From an optimization exercise on the open Yosys and OpenROAD flow, aimed at small area, a short achievable clock period and few clock cycles per item; shortcuts taken in it are not production practice. No functional check of the RTL was part of this run.

==> flow/config.mk <==
export PLATFORM = sky130hd
export DESIGN_NAME = loop_law
export DESIGN_NICKNAME = loop_law
export VERILOG_FILES = /design/flow/design.v
export SDC_FILE = /design/flow/constraint.sdc
export NUM_CORES = 4
export LEC_CHECK = 0
export CAP_MARGIN = 20
export CORE_MARGIN = 2
export CORE_UTILIZATION = 55
export SLEW_MARGIN = 20
==> flow/constraint.sdc <==
create_clock -name core_clock -period 34.0 [get_ports {clk}]
set_input_delay 6.8000 -clock core_clock [delete_from_list [all_inputs] [get_ports {clk}]]
set_output_delay 6.8000 -clock core_clock [all_outputs]
set_load 0.01 [all_outputs]
Background: an optimization exercise with open tools, aiming at a short achievable clock period and few clock cycles per item. Do not read the settings as production practice.
The RTL was checked by simulation tests, not by an equivalence proof against the original design.
No driver is modelled on the clock port, so clocking that relies on it looks cheaper here than on a real chip.
Power is estimated from default activity; no workload was simulated.

**flow/flow/run.sh**
```bash
#!/bin/bash
# Layout: the standard flow (standard.sh), with synthesis run unchanged and
# these settings for the later steps:
#  - timing repair aims for SETUP_MARGIN ns of setup slack beyond the clock
#    period, so it keeps shortening the critical paths past the 12 ns constraint;
#  - sizing may change a cell's footprint (MATCH_CELL_FOOTPRINT=0);
set -euo pipefail
cd "$(dirname "${BASH_SOURCE[0]}")/.."
SETUP_MARGIN=${SETUP_MARGIN:-8.0}
bash standard.sh synth > synth.log 2>&1
bash standard.sh SETUP_SLACK_MARGIN="$SETUP_MARGIN" MATCH_CELL_FOOTPRINT=0 \
    TNS_END_PERCENT=100 \
    "BUFFER_PORTS_ARGS=-buffer_cell sky130_fd_sc_hd__buf_4" finish > layout.log 2>&1
```
**flow/standard.sh**
```bash
#!/bin/bash
# synth_recipe.tcl (not shown) runs the flow's synth.tcl, then flattens the netlist and writes it again
# the make line also repeats each setting of config.mk as NAME=value (left out here)
make -C /OpenROAD-flow-scripts/flow DESIGN_CONFIG=/design/flow/config.mk WORK_HOME=/design/flow/orfs CLKGATE_MAP_FILE= SYNTH_SCRIPT=/design/flow/synth_recipe.tcl "${@:-finish}"
```
**flow/config.mk**
```make
export PLATFORM = sky130hd
export DESIGN_NAME = sc_band_adapt
export DESIGN_NICKNAME = sc_band_adapt
export VERILOG_FILES = /design/flow/design.v
export SDC_FILE = /design/flow/constraint.sdc
export NUM_CORES = 4
export LEC_CHECK = 0
export ABC_CLOCK_PERIOD_IN_PS = 3000
export CAP_MARGIN = 20
export CORE_MARGIN = 2
export CORE_UTILIZATION = 50
export SLEW_MARGIN = 20
```
**flow/constraint.sdc**
```tcl
create_clock -name core_clock -period 12.0 [get_ports {clk}]
set_input_delay 2.4000 -clock core_clock [delete_from_list [all_inputs] [get_ports {clk}]]
set_output_delay 2.4000 -clock core_clock [all_outputs]
set_load 0.01 [all_outputs]
```
**flow/design.v**
```verilog
module sc_band_adapt (
    input  wire        clk,
    input  wire        rst,
    input  wire        start,
    input  wire [15:0] n_edges,    
    input  wire [31:0] t_span,     
    input  wire [15:0] fsw_tgt,    
    input  wire [8:0]  k_b,        
    input  wire [15:0] h_in,       
    input  wire [15:0] h_min,
    input  wire [15:0] h_max,
    output wire        ready,
    output wire        done,
    output reg  [31:0] f_meas,
    output reg  [17:0] rho,        
    output reg  [15:0] h_out,
    output reg         at_min,
    output reg         at_max
);
    localparam integer ND1 = 16;           
    localparam integer ND2 = 7;            
    localparam integer LAT = 2 + ND1 + 2 + ND2 + 3;
    function [47:0] csa_s;
        input [47:0] x, y, z;
        csa_s = x ^ y ^ z;
    endfunction
    function [47:0] csa_c;
        input [47:0] x, y, z;
        csa_c = ((x & y) | (x & z) | (y & z)) << 1;
    endfunction
    assign ready = 1'b1;
    reg [LAT-1:0] vld;
    always @(posedge clk) begin
        if (rst) vld <= {LAT{1'b0}};
        else     vld <= {vld[LAT-2:0], start};
    end
    assign done = vld[LAT-1];
    wire [37:0] nw = {22'd0, n_edges};
    wire [37:0] c0 = nw << 21;
    wire [37:0] c1 = ~(nw << 17);
    wire [37:0] c2 = ~(nw << 14);
    wire [37:0] c3 = nw << 12;
    wire [37:0] c4 = ~(nw << 9);
    wire [37:0] c5 = ~(nw << 7);
    wire [37:0] c6 = ~(nw << 5);
    wire [37:0] c7 = nw << 2;
    wire [37:0] c8 = nw;
    wire [37:0] c9 = 38'd5 - 38'd1953125;
    wire [37:0] a0s = csa_s(c0, c1, c2), a0c = csa_c(c0, c1, c2);
    wire [37:0] a1s = csa_s(c3, c4, c5), a1c = csa_c(c3, c4, c5);
    wire [37:0] a2s = csa_s(c6, c7, c8), a2c = csa_c(c6, c7, c8);
    wire [37:0] b0s = csa_s(a0s, a0c, a1s), b0c = csa_c(a0s, a0c, a1s);
    wire [37:0] b1s = csa_s(a1c, a2s, a2c), b1c = csa_c(a1c, a2s, a2c);
    wire [37:0] e0s = csa_s(b0s, b0c, b1s), e0c = csa_c(b0s, b0c, b1s);
    wire [37:0] e1s = csa_s(e0s, e0c, b1c), e1c = csa_c(e0s, e0c, b1c);
    reg  [37:0] r1a, r1b;
    reg         nz1;
    reg  [31:0] t1;
    reg  [15:0] tg1;
    reg  [8:0]  kb1;
    reg  [15:0] h1, hmn1, hmx1;
    always @(posedge clk) begin
        r1a  <= e1s;
        r1b  <= e1c;
        nz1  <= (n_edges != 16'd0);
        t1   <= t_span;
        tg1  <= fsw_tgt;
        kb1  <= k_b;
        h1   <= h_in;
        hmn1 <= h_min;
        hmx1 <= h_max;
    end
    wire [37:0] e2s = csa_s(r1a, r1b, c9), e2c = csa_c(r1a, r1b, c9);
    wire [37:0] m5  = e2s + e2c;
    reg  [45:0] num2;
    reg  [31:0] t2;
    reg  [33:0] t32;
    reg  [15:0] tg2;
    reg  [8:0]  kb2;
    reg  [15:0] h2, hmn2, hmx2;
    always @(posedge clk) begin
        num2 <= nz1 ? {m5[36:0], 9'd0} : 46'd0;
        t2   <= t1;
        t32  <= {2'b00, t1} + {1'b0, t1, 1'b0};
        tg2  <= tg1;
        kb2  <= kb1;
        h2   <= h1;
        hmn2 <= hmn1;
        hmx2 <= hmx1;
    end
    wire [32*(ND1+1)-1:0] d1_r;
    wire [32*(ND1+1)-1:0] d1_dq;
    wire [32*(ND1+1)-1:0] d1_t;
    wire [34*(ND1+1)-1:0] d1_t3;
    wire [ND1:0]          d1_s;
    wire [73*(ND1+1)-1:0] d1_x;       
    assign d1_r[31:0]  = {18'd0, num2[45:32]};
    assign d1_dq[31:0] = num2[31:0];
    assign d1_t[31:0]  = t2;
    assign d1_t3[33:0] = t32;
    assign d1_s[0]     = 1'b0;
    assign d1_x[72:0]  = {tg2, kb2, h2, hmn2, hmx2};
    genvar gi;
    generate
        for (gi = 0; gi < ND1; gi = gi + 1) begin : g_div1
            wire [31:0] r  = d1_r[gi*32 +: 32];
            wire [31:0] dq = d1_dq[gi*32 +: 32];
            wire [31:0] t  = d1_t[gi*32 +: 32];
            wire [33:0] t3 = d1_t3[gi*34 +: 34];
            wire [33:0] r4 = {r, dq[31:30]};
            wire [34:0] s1 = {1'b0, r4} - {3'b000, t};
            wire [34:0] s2 = {1'b0, r4} - {2'b00, t, 1'b0};
            wire [34:0] s3 = {1'b0, r4} - {1'b0, t3};
            wire [1:0]  qd = !s3[34] ? 2'd3 : !s2[34] ? 2'd2 : !s1[34] ? 2'd1 : 2'd0;
            wire [31:0] rn = !s3[34] ? s3[31:0] : !s2[34] ? s2[31:0] :
                             !s1[34] ? s1[31:0] : r4[31:0];
            wire        sat = (gi == 0) ? ({18'd0, num2[45:32]} >= t2) : d1_s[gi];
            reg  [31:0] r_q, dq_q, t_q;
            reg  [33:0] t3_q;
            reg         s_q;
            reg  [72:0] x_q;
            always @(posedge clk) begin
                r_q  <= rn;
                dq_q <= {dq[29:0], qd};
                t_q  <= t;
                t3_q <= t3;
                s_q  <= sat;
                x_q  <= d1_x[gi*73 +: 73];
            end
            assign d1_r[(gi+1)*32 +: 32]  = r_q;
            assign d1_dq[(gi+1)*32 +: 32] = dq_q;
            assign d1_t[(gi+1)*32 +: 32]  = t_q;
            assign d1_t3[(gi+1)*34 +: 34] = t3_q;
            assign d1_s[gi+1]             = s_q;
            assign d1_x[(gi+1)*73 +: 73]  = x_q;
        end
    endgenerate
    wire [15:0] tg_l = d1_x[(ND1-1)*73 + 57 +: 16];
    wire [8:0]  kb_l = d1_x[(ND1-1)*73 + 48 +: 9];
    wire [41:0] tlw = {26'd0, tg_l};
    wire [41:0] p0 = ~(kb_l[0] ? tlw      : 42'd0);
    wire [41:0] p1 = ~(kb_l[1] ? tlw << 1 : 42'd0);
    wire [41:0] p2 = ~(kb_l[2] ? tlw << 2 : 42'd0);
    wire [41:0] p3 = ~(kb_l[3] ? tlw << 3 : 42'd0);
    wire [41:0] p4 = ~(kb_l[4] ? tlw << 4 : 42'd0);
    wire [41:0] p5 = ~(kb_l[5] ? tlw << 5 : 42'd0);
    wire [41:0] p6 = ~(kb_l[6] ? tlw << 6 : 42'd0);
    wire [41:0] p7 = ~(kb_l[7] ? tlw << 7 : 42'd0);
    wire [41:0] p8 = ~(kb_l[8] ? tlw << 8 : 42'd0);
    wire [41:0] p9 = 42'd9;
    wire [41:0] pa0s = csa_s(p0, p1, p2), pa0c = csa_c(p0, p1, p2);
    wire [41:0] pa1s = csa_s(p3, p4, p5), pa1c = csa_c(p3, p4, p5);
    wire [41:0] pa2s = csa_s(p6, p7, p8), pa2c = csa_c(p6, p7, p8);
    wire [41:0] pb0s = csa_s(pa0s, pa0c, pa1s), pb0c = csa_c(pa0s, pa0c, pa1s);
    wire [41:0] pb1s = csa_s(pa1c, pa2s, pa2c), pb1c = csa_c(pa1c, pa2s, pa2c);
    wire [41:0] pe0s = csa_s(pb0s, pb0c, pb1s), pe0c = csa_c(pb0s, pb0c, pb1s);
    wire [41:0] pe1s = csa_s(pe0s, pe0c, pb1c), pe1c = csa_c(pe0s, pe0c, pb1c);
    wire [41:0] pe2s = csa_s(pe1s, pe1c, p9),   pe2c = csa_c(pe1s, pe1c, p9);
    reg  [41:0] nks, nkc;
    always @(posedge clk) begin
        nks <= pe2s;
        nkc <= pe2c;
    end
    wire        s_e = d1_s[ND1];
    wire [31:0] q_e = d1_dq[ND1*32 +: 32];
    wire [31:0] f_q = s_e ? 32'hFFFF_FFFF : q_e;
    wire [15:0] tg_e, h_e, hn_e, hx_e;
    wire [8:0]  kb_e;
    assign {tg_e, kb_e, h_e, hn_e, hx_e} = d1_x[ND1*73 +: 73];
    wire [41:0] fw = {10'd0, f_q};
    wire [41:0] k0 = kb_e[0] ? fw      : 42'd0;
    wire [41:0] k1 = kb_e[1] ? fw << 1 : 42'd0;
    wire [41:0] k2 = kb_e[2] ? fw << 2 : 42'd0;
    wire [41:0] k3 = kb_e[3] ? fw << 3 : 42'd0;
    wire [41:0] k4 = kb_e[4] ? fw << 4 : 42'd0;
    wire [41:0] k5 = kb_e[5] ? fw << 5 : 42'd0;
    wire [41:0] k6 = kb_e[6] ? fw << 6 : 42'd0;
    wire [41:0] k7 = kb_e[7] ? fw << 7 : 42'd0;
    wire [41:0] k8 = kb_e[8] ? fw << 8 : 42'd0;
    wire [41:0] u0s = csa_s(k0, k1, k2), u0c = csa_c(k0, k1, k2);
    wire [41:0] u1s = csa_s(k3, k4, k5), u1c = csa_c(k3, k4, k5);
    wire [41:0] u2s = csa_s(k6, k7, k8), u2c = csa_c(k6, k7, k8);
    wire [41:0] v0s = csa_s(u0s, u0c, u1s), v0c = csa_c(u0s, u0c, u1s);
    wire [41:0] v1s = csa_s(u1c, u2s, u2c), v1c = csa_c(u1c, u2s, u2c);
    wire [41:0] w0s = csa_s(v0s, v0c, v1s), w0c = csa_c(v0s, v0c, v1s);
    wire [41:0] w1s = csa_s(v1c, nks, nkc), w1c = csa_c(v1c, nks, nkc);
    wire [41:0] x0s = csa_s(w0s, w0c, w1s), x0c = csa_c(w0s, w0c, w1s);
    wire [41:0] y9s = csa_s(x0s, x0c, w1c), y9c = csa_c(x0s, x0c, w1c);
    reg  [41:0] kra, krb;
    reg  [31:0] fb;
    reg         posb;
    reg  [15:0] tgb;
    reg  [15:0] hb, hnb, hxb;
    always @(posedge clk) begin
        kra  <= y9s;
        krb  <= y9c;
        fb   <= f_q;
        posb <= s_e || (q_e >= {16'd0, tg_e});
        tgb  <= tg_e;
        hb   <= h_e;
        hnb  <= hn_e;
        hxb  <= hx_e;
    end
    wire [41:0] npos = kra + krb;
    wire [41:0] nneg = ~kra + ~krb + 42'd2;
    wire [32:0] hbw = {17'd0, hb};
    wire [32:0] j0 = hbw,       j1 = hbw << 2,  j2 = hbw << 3;
    wire [32:0] j3 = hbw << 6,  j4 = hbw << 7,  j5 = hbw << 10;
    wire [32:0] j6 = hbw << 11, j7 = hbw << 14, j8 = hbw << 15;
    wire [32:0] y0s = csa_s(j0, j1, j2), y0c = csa_c(j0, j1, j2);
    wire [32:0] y1s = csa_s(j3, j4, j5), y1c = csa_c(j3, j4, j5);
    wire [32:0] y2s = csa_s(j6, j7, j8), y2c = csa_c(j6, j7, j8);
    wire [32:0] z0s = csa_s(y0s, y0c, y1s), z0c = csa_c(y0s, y0c, y1s);
    wire [32:0] z1s = csa_s(y1c, y2s, y2c), z1c = csa_c(y1c, y2s, y2c);
    wire [32:0] o0s = csa_s(z0s, z0c, z1s), o0c = csa_c(z0s, z0c, z1s);
    wire [32:0] o1s = csa_s(o0s, o0c, z1c), o1c = csa_c(o0s, o0c, z1c);
    reg  [31:0] fc;
    reg         posc;
    reg  [40:0] nc;
    reg  [15:0] tgc;
    reg  [17:0] tg3c;
    reg  [15:0] hc, hnc, hxc;
    reg  [17:0] h3c;
    reg  [32:0] hma, hmb;
    always @(posedge clk) begin
        fc   <= fb;
        posc <= posb;
        nc   <= posb ? npos[40:0] : nneg[40:0];
        tgc  <= tgb;
        tg3c <= {2'b00, tgb} + {1'b0, tgb, 1'b0};
        hc   <= hb;
        hnc  <= hnb;
        hxc  <= hxb;
        h3c  <= {2'b00, hb} + {1'b0, hb, 1'b0};
        hma  <= o1s;
        hmb  <= o1c;
    end
    wire [16*(ND2+1)-1:0] d2_r;
    wire [14*(ND2+1)-1:0] d2_dq;
    wire [16*(ND2+1)-1:0] d2_t;
    wire [18*(ND2+1)-1:0] d2_t3;
    wire [ND2:0]          d2_s;
    wire [34*(ND2+1)-1:0] d2_as, d2_ac;
    wire [115*(ND2+1)-1:0] d2_x;      
    wire [32:0] hm_full = hma + hmb;
    wire [15:0] hm_c    = hm_full[31:16];
    assign d2_r[15:0]  = nc[21:6];
    assign d2_dq[13:0] = {nc[5:0], 8'd0};
    assign d2_t[15:0]  = tgc;
    assign d2_t3[17:0] = tg3c;
    assign d2_s[0]     = 1'b0;
    assign d2_as[33:0] = {2'b00, hc, 16'd0};
    assign d2_ac[33:0] = posc ? 34'd0 : 34'd7;
    assign d2_x[114:0] = {posc, fc, hc, h3c, 16'd0, hnc, hxc};
    generate
        for (gi = 0; gi < ND2; gi = gi + 1) begin : g_div2
            wire [15:0] r  = d2_r[gi*16 +: 16];
            wire [13:0] dq = d2_dq[gi*14 +: 14];
            wire [15:0] t  = d2_t[gi*16 +: 16];
            wire [17:0] t3 = d2_t3[gi*18 +: 18];
            wire [17:0] r4 = {r, dq[13:12]};
            wire [18:0] s1 = {1'b0, r4} - {3'b000, t};
            wire [18:0] s2 = {1'b0, r4} - {2'b00, t, 1'b0};
            wire [18:0] s3 = {1'b0, r4} - {1'b0, t3};
            wire [1:0]  qd = !s3[18] ? 2'd3 : !s2[18] ? 2'd2 : !s1[18] ? 2'd1 : 2'd0;
            wire [15:0] rn = !s3[18] ? s3[15:0] : !s2[18] ? s2[15:0] :
                             !s1[18] ? s1[15:0] : r4[15:0];
            wire        sat = (gi == 0) ? ((nc[40:22] != 19'd0) || (nc[21:6] >= tgc)) : d2_s[gi];
            wire [114:0] x  = d2_x[gi*115 +: 115];
            wire         xp = x[114];
            wire [15:0]  xh = x[81:66];
            wire [17:0]  x3 = x[65:48];
            wire [1:0]   pd = dq[1:0];                  
            wire [17:0]  hd = (pd == 2'd3) ? x3 : (pd == 2'd2) ? {1'b0, xh, 1'b0} :
                              (pd == 2'd1) ? {2'b00, xh} : 18'd0;
            wire [33:0]  rw0 = {16'd0, hd} << (2 * (ND2 - gi));
            wire [33:0]  rw  = (gi == 0) ? 34'd0 : (xp ? rw0 : ~rw0);
            wire [33:0]  as = d2_as[gi*34 +: 34], ac = d2_ac[gi*34 +: 34];
            wire [33:0]  ns = csa_s(as, ac, rw), nca = csa_c(as, ac, rw);
            wire [15:0]  hm = (gi == 0) ? hm_c : x[47:32];
            reg  [15:0] r_q, t_q;
            reg  [13:0] dq_q;
            reg  [17:0] t3_q;
            reg         s_q;
            reg  [33:0] as_q, ac_q;
            reg  [114:0] x_q;
            always @(posedge clk) begin
                r_q  <= rn;
                dq_q <= {dq[11:0], qd};
                t_q  <= t;
                t3_q <= t3;
                s_q  <= sat;
                as_q <= ns;
                ac_q <= nca;
                x_q  <= {x[114:48], hm, x[31:0]};
            end
            assign d2_r[(gi+1)*16 +: 16]  = r_q;
            assign d2_dq[(gi+1)*14 +: 14] = dq_q;
            assign d2_t[(gi+1)*16 +: 16]  = t_q;
            assign d2_t3[(gi+1)*18 +: 18] = t3_q;
            assign d2_s[gi+1]             = s_q;
            assign d2_as[(gi+1)*34 +: 34] = as_q;
            assign d2_ac[(gi+1)*34 +: 34] = ac_q;
            assign d2_x[(gi+1)*115 +: 115] = x_q;
        end
    endgenerate
    wire [114:0] xe  = d2_x[ND2*115 +: 115];
    wire         pe  = xe[114];
    wire [31:0]  fe  = xe[113:82];
    wire [15:0]  he  = xe[81:66];
    wire [17:0]  h3e = xe[65:48];
    wire [15:0]  hme = xe[47:32];
    wire [15:0]  hne = xe[31:16];
    wire [15:0]  hxe = xe[15:0];
    wire [13:0]  q2  = d2_dq[ND2*14 +: 14];
    wire         se  = d2_s[ND2];
    wire [17:0]  hdl = (q2[1:0] == 2'd3) ? h3e : (q2[1:0] == 2'd2) ? {1'b0, he, 1'b0} :
                       (q2[1:0] == 2'd1) ? {2'b00, he} : 18'd0;
    wire [33:0]  rwl = pe ? {16'd0, hdl} : ~{16'd0, hdl};
    wire [33:0]  fs  = csa_s(d2_as[ND2*34 +: 34], d2_ac[ND2*34 +: 34], rwl);
    wire [33:0]  fcy = csa_c(d2_as[ND2*34 +: 34], d2_ac[ND2*34 +: 34], rwl);
    wire         lim = pe ? se : (se || q2 >= 14'd13107);
    reg  [33:0]  fas, fac;     
    reg  [16:0]  hlm;          
    reg          lmf;
    reg  [17:0]  rhf;
    reg  [31:0]  ff;
    reg  [15:0]  hnf, hxf;
    always @(posedge clk) begin
        fas <= fs;
        fac <= fcy;
        hlm <= pe ? {1'b0, he} + {3'b000, he[15:2]} : {1'b0, hme};
        lmf <= lim;
        if (pe) rhf <= se ? 18'd81920 : 18'd65536 + {4'd0, q2};
        else    rhf <= lim ? 18'd52429 : 18'd65536 - {4'd0, q2};
        ff  <= fe;
        hnf <= hne;
        hxf <= hxe;
    end
    wire [33:0]  acc = fas + fac;
    reg  [16:0]  hrg;
    reg  [17:0]  rhg;
    reg  [31:0]  fg;
    reg  [15:0]  hng, hxg;
    reg          invg, eqg;
    always @(posedge clk) begin
        hrg  <= lmf ? hlm : acc[32:16];
        rhg  <= rhf;
        fg   <= ff;
        hng  <= hnf;
        hxg  <= hxf;
        invg <= (hnf > hxf);
        eqg  <= (hnf == hxf);
    end
    wire [16:0] hraw  = hrg;
    wire        lo_c  = (hraw < {1'b0, hng});        
    wire        inv_c = invg;                        
    wire        hi_c  = (hraw > {1'b0, hxg});        
    wire        eq_mm = eqg;
    wire [15:0] h_cl  = lo_c ? (inv_c ? hxg : hng) : (hi_c ? hxg : hraw[15:0]);
    always @(posedge clk) begin
        f_meas <= fg;
        rho    <= rhg;
        h_out  <= h_cl;
        at_min <= lo_c ? !inv_c : (hi_c ? eq_mm : (hraw[15:0] == hng));
        at_max <= lo_c ? (inv_c || eq_mm) : (hi_c ? 1'b1 : (hraw[15:0] == hxg));
    end
endmodule
```
==> results of run 1 <==
-- final cells by class --
cell class | instances | area [um^2] | area share (%)
multi-input combinational | 16900 | 133000 | 45.2
sequential | 5704 | 114000 | 38.7
clock buffer | 796 | 16600 | 5.63
inverter | 3215 | 12100 | 4.10
tap | 6916 | 8650 | 2.93
timing repair buffer | 514 | 5150 | 1.74
clock inverter | 280 | 4140 | 1.40
antenna | 311 | 778 | 0.264
timing repair inverter | 2 | 12.5 | 0.00424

**Required work:** For this exercise, please copy exactly the lines of the material above from its first line through the line where "Background: an optimization" appears.

**Completed task:**
From an optimization exercise on the open Yosys and OpenROAD flow, aimed at small area, a short achievable clock period and few clock cycles per item; shortcuts taken in it are not production practice. No functional check of the RTL was part of this run.

==> flow/config.mk <==
export PLATFORM = sky130hd
export DESIGN_NAME = loop_law
export DESIGN_NICKNAME = loop_law
export VERILOG_FILES = /design/flow/design.v
export SDC_FILE = /design/flow/constraint.sdc
export NUM_CORES = 4
export LEC_CHECK = 0
export CAP_MARGIN = 20
export CORE_MARGIN = 2
export CORE_UTILIZATION = 55
export SLEW_MARGIN = 20
==> flow/constraint.sdc <==
create_clock -name core_clock -period 34.0 [get_ports {clk}]
set_input_delay 6.8000 -clock core_clock [delete_from_list [all_inputs] [get_ports {clk}]]
set_output_delay 6.8000 -clock core_clock [all_outputs]
set_load 0.01 [all_outputs]
Background: an optimization exercise with open tools, aiming at a short achievable clock period and few clock cycles per item. Do not read the settings as production practice.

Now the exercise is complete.